[design/flow/run.sh]
#!/bin/bash
# the make line also repeats each setting of config.mk as NAME=value (left out here)
make -C /OpenROAD-flow-scripts/flow DESIGN_CONFIG=/design/flow/config.mk WORK_HOME=/design/flow/orfs CLKGATE_MAP_FILE= finish
[design/flow/design.v]
`timescale 1ns / 1ps
module CORDICROT
#(	parameter   ODAT_W	= 16,
	parameter   SHIFT		= 1)
(
	input	Clk_i,
	input	Rst_i,
	input	signed  [ODAT_W-1:0]	X_i,
	input	signed  [ODAT_W-1:0]	Y_i,
	input	Val_i,
	input	Sign_i,
	output	reg	signed	[ODAT_W-1:0]	X_o,
	output	reg	signed	[ODAT_W-1:0]	Y_o,
	output	reg	Val_o
);
    wire    [ODAT_W-1:0]    shiftedInX;
    wire    [ODAT_W-1:0]    shiftedInY;
    assign  shiftedInX    =   X_i >>> SHIFT;
    assign  shiftedInY    =   Y_i >>> SHIFT;
always @(posedge Clk_i) begin
    if (Rst_i) begin
        Val_o	<= 1'b0;
    end else if	(Val_i)	begin
        Val_o	<= Val_i;
    end	else	begin
		Val_o	<=	1'b0;
	end
end
always @(posedge Clk_i) begin
    if (Rst_i) begin
        X_o   <= {ODAT_W{1'b0}};
        Y_o   <= {ODAT_W{1'b0}};
    end else if (Val_i) begin
        if (Sign_i) begin
            X_o   <= X_i + shiftedInY;
            Y_o   <= Y_i - shiftedInX; 
        end else begin
            X_o   <= X_i - shiftedInY;
            Y_o   <= Y_i + shiftedInX;
        end
    end
end
endmodule
module CORDICNCO (
    clk_i,
    rst_i,
    val_i,
    phase_inc_i,
    cos_o,
    sin_o,
    val_o
    );
    parameter                   ODAT_W              = 16;
    parameter                   P_INC_W             = 16;
    parameter                   ITER_NUM            = 16;
    parameter                   EN_SIN_N            = 0;
    localparam  [P_INC_W-1:0]   ANGLE_270_DEGREE    = 3<<(P_INC_W-2);
    localparam  [P_INC_W-1:0]   ANGLE_180_DEGREE    = 1<<(P_INC_W-1);
    localparam  [P_INC_W-1:0]   ANGLE_90_DEGREE     = 1<<(P_INC_W-2);
    localparam [15:0] INIT_VALUE = 16'h4CCC;
    input                           clk_i;
    input                           rst_i;
    input                           val_i;
    input           [P_INC_W-1:0]   phase_inc_i;
    output  reg     [ODAT_W-1:0]    cos_o;
    output  reg     [ODAT_W-1:0]    sin_o;
    output  reg                     val_o;
    wire    [P_INC_W-1:0]           precompAngle[ODAT_W-1:0];
    wire    [ODAT_W-1:0]            x_pipe[ITER_NUM:0];
    wire    [ODAT_W-1:0]            y_pipe[ITER_NUM:0];
    wire    [ITER_NUM:0]            val_pipe;
    reg     [P_INC_W-1:0]           phase_diff_pipe[ITER_NUM-1:0];
    reg     [1:0]                   sc_sign_pipe[ITER_NUM-1:0];
    reg     [P_INC_W-1:0]           phase_accumulator;
    reg     [P_INC_W-1:0]           current_phase;
    reg     [1:0]                   sc_sign_prev;
    reg     [1:0]                   sc_sign;
    reg     [2:0]                   val_sr;
    genvar  g;
    integer i;
    assign  x_pipe[0]   = INIT_VALUE;
    assign  y_pipe[0]   = INIT_VALUE;
    assign  val_pipe[0] = val_sr[2];
always @(posedge clk_i or posedge rst_i) begin
    if (rst_i) begin
        phase_accumulator   <= {P_INC_W{1'b0}};
    end else if (val_i) begin
        phase_accumulator   <= phase_accumulator + phase_inc_i;
    end
end
assign precompAngle [0] = 16'd8190;   
assign precompAngle [1] = 16'd4834;    
assign precompAngle [2] = 16'd2554;    
assign precompAngle [3] = 16'd1296;    
assign precompAngle [4] = 16'd650;     
assign precompAngle [5] = 16'd325;     
assign precompAngle [6] = 16'd162;     
assign precompAngle [7] = 16'd81;     
assign precompAngle [8] = 16'd40;      
assign precompAngle [9] = 16'd20;      
assign precompAngle [10] = 16'd10;     
assign precompAngle [11] = 16'd5;      
assign precompAngle [12] = 16'd2;      
assign precompAngle [13] = 16'd1;      
assign precompAngle [14] = 16'd0;      
assign precompAngle [15] = 16'd0;      
always @(posedge clk_i or posedge rst_i) begin
    if (rst_i) begin
        current_phase   <= {P_INC_W{1'b0}};
        sc_sign         <= 2'b0;
    end else begin
        if (phase_accumulator > ANGLE_270_DEGREE) begin
            current_phase   <= {P_INC_W{1'b0}} - phase_accumulator;
            sc_sign         <= 2'b10;
        end else if (phase_accumulator > ANGLE_180_DEGREE) begin
            current_phase   <= phase_accumulator - ANGLE_180_DEGREE;
            sc_sign         <= 2'b11;
        end else if (phase_accumulator > ANGLE_90_DEGREE) begin
            current_phase   <= ANGLE_180_DEGREE - phase_accumulator;
            sc_sign         <= 2'b01;
        end else begin
            current_phase   <= phase_accumulator;
            sc_sign         <= 2'b00;
        end
    end
end
always @(posedge clk_i or posedge rst_i) begin
    if (rst_i) begin
        val_sr <= 3'b0;
    end else begin
        val_sr <= {val_sr[1:0], val_i};
    end
end
always @(posedge clk_i) begin
    phase_diff_pipe[0]  <= current_phase - precompAngle[0];
    sc_sign_pipe[0]     <= sc_sign;
    for(i=1; i<ITER_NUM; i=i+1) begin
        sc_sign_pipe[i] <= sc_sign_pipe[i-1];
        if (phase_diff_pipe[i-1][P_INC_W-1]) begin
            phase_diff_pipe[i] <= phase_diff_pipe[i-1] + precompAngle[i];
        end else begin
            phase_diff_pipe[i] <= phase_diff_pipe[i-1] - precompAngle[i];
        end
    end
end
generate
    for (g = 0; g < ITER_NUM; g = g + 1) begin : cordic_pipe
        CORDICROT #(
            .ODAT_W     (ODAT_W),
            .SHIFT      (g+1)
        ) cordic_rotation_inst (
            .Clk_i      (clk_i),
            .Rst_i      (rst_i),
            .X_i        (x_pipe[g]),
            .Y_i        (y_pipe[g]),
            .Val_i      (val_pipe[g]),
            .Sign_i     (phase_diff_pipe[g][P_INC_W-1]),
            .X_o        (x_pipe[g+1]),
            .Y_o        (y_pipe[g+1]),
            .Val_o      (val_pipe[g+1])
            );
    end
endgenerate
generate 
    if (EN_SIN_N) begin
        always @(posedge clk_i or posedge rst_i) begin
            if (rst_i) begin
                sin_o       <= {ODAT_W{1'b0}};
            end else begin
                if (sc_sign_prev[1]) begin
                    sin_o   <=  y_pipe[ITER_NUM];
                end else begin
                    sin_o   <= ~y_pipe[ITER_NUM] + {{(ODAT_W-1){1'b0}}, 1'b1};
                end
            end
        end
    end else begin
        always @(posedge clk_i or posedge rst_i) begin
            if (rst_i) begin
                sin_o       <= {ODAT_W{1'b0}};
            end else begin
                if (sc_sign_prev[1]) begin
                    sin_o   <= ~y_pipe[ITER_NUM] + {{(ODAT_W-1){1'b0}}, 1'b1};
                end else begin
                    sin_o   <=  y_pipe[ITER_NUM];
                end
            end
        end
    end
endgenerate
always @(posedge clk_i or posedge rst_i) begin
    if (rst_i) begin
        cos_o           <= {ODAT_W{1'b0}};
        sc_sign_prev    <= 2'b0;
        val_o           <= 1'b0;
    end else begin
        if (sc_sign_prev[0]) begin
            cos_o   <= ~x_pipe[ITER_NUM] + {{(ODAT_W-1){1'b0}}, 1'b1};
        end else begin
            cos_o   <= x_pipe[ITER_NUM];
        end
        sc_sign_prev    <= sc_sign_pipe[ITER_NUM-1];
        val_o           <= val_pipe[ITER_NUM];
    end
end
endmodule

### THE PROBLEM
Report every line containing the word "config" from the listing above.

### PROBLEM SOLUTION
# the make line also repeats each setting of config.mk as NAME=value (left out here)
make -C /OpenROAD-flow-scripts/flow DESIGN_CONFIG=/design/flow/config.mk WORK_HOME=/design/flow/orfs CLKGATE_MAP_FILE= finish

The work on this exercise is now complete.